> [TASK]:
Your answer is the lines from the one that has "export VERILOG_FILES = /design/src/design/hsd_pkg.sv" through the last line of the records below, retyped exactly and alone.

-*-

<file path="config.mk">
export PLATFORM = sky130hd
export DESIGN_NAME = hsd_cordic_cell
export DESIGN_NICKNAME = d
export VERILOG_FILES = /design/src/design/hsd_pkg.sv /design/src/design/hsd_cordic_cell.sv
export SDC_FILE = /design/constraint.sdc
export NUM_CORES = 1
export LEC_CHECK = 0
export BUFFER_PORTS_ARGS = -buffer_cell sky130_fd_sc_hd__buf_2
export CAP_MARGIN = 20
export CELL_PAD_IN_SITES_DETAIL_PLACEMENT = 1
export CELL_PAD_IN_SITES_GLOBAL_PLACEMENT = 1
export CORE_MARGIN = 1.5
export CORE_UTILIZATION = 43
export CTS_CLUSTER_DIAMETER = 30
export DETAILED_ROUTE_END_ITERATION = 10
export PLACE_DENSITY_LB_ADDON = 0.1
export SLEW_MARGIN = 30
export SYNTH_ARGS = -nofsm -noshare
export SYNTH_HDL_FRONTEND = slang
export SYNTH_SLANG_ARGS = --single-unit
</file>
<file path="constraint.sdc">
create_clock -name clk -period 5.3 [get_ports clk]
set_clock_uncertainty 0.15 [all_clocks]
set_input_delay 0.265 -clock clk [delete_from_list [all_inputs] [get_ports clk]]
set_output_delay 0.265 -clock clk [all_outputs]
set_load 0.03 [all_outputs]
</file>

-*-

> [ANSWER SPACE]:
export VERILOG_FILES = /design/src/design/hsd_pkg.sv /design/src/design/hsd_cordic_cell.sv
export SDC_FILE = /design/constraint.sdc
export NUM_CORES = 1
export LEC_CHECK = 0
export BUFFER_PORTS_ARGS = -buffer_cell sky130_fd_sc_hd__buf_2
export CAP_MARGIN = 20
export CELL_PAD_IN_SITES_DETAIL_PLACEMENT = 1
export CELL_PAD_IN_SITES_GLOBAL_PLACEMENT = 1
export CORE_MARGIN = 1.5
export CORE_UTILIZATION = 43
export CTS_CLUSTER_DIAMETER = 30
export DETAILED_ROUTE_END_ITERATION = 10
export PLACE_DENSITY_LB_ADDON = 0.1
export SLEW_MARGIN = 30
export SYNTH_ARGS = -nofsm -noshare
export SYNTH_HDL_FRONTEND = slang
export SYNTH_SLANG_ARGS = --single-unit
</file>
<file path="constraint.sdc">
create_clock -name clk -period 5.3 [get_ports clk]
set_clock_uncertainty 0.15 [all_clocks]
set_input_delay 0.265 -clock clk [delete_from_list [all_inputs] [get_ports clk]]
set_output_delay 0.265 -clock clk [all_outputs]
set_load 0.03 [all_outputs]
</file>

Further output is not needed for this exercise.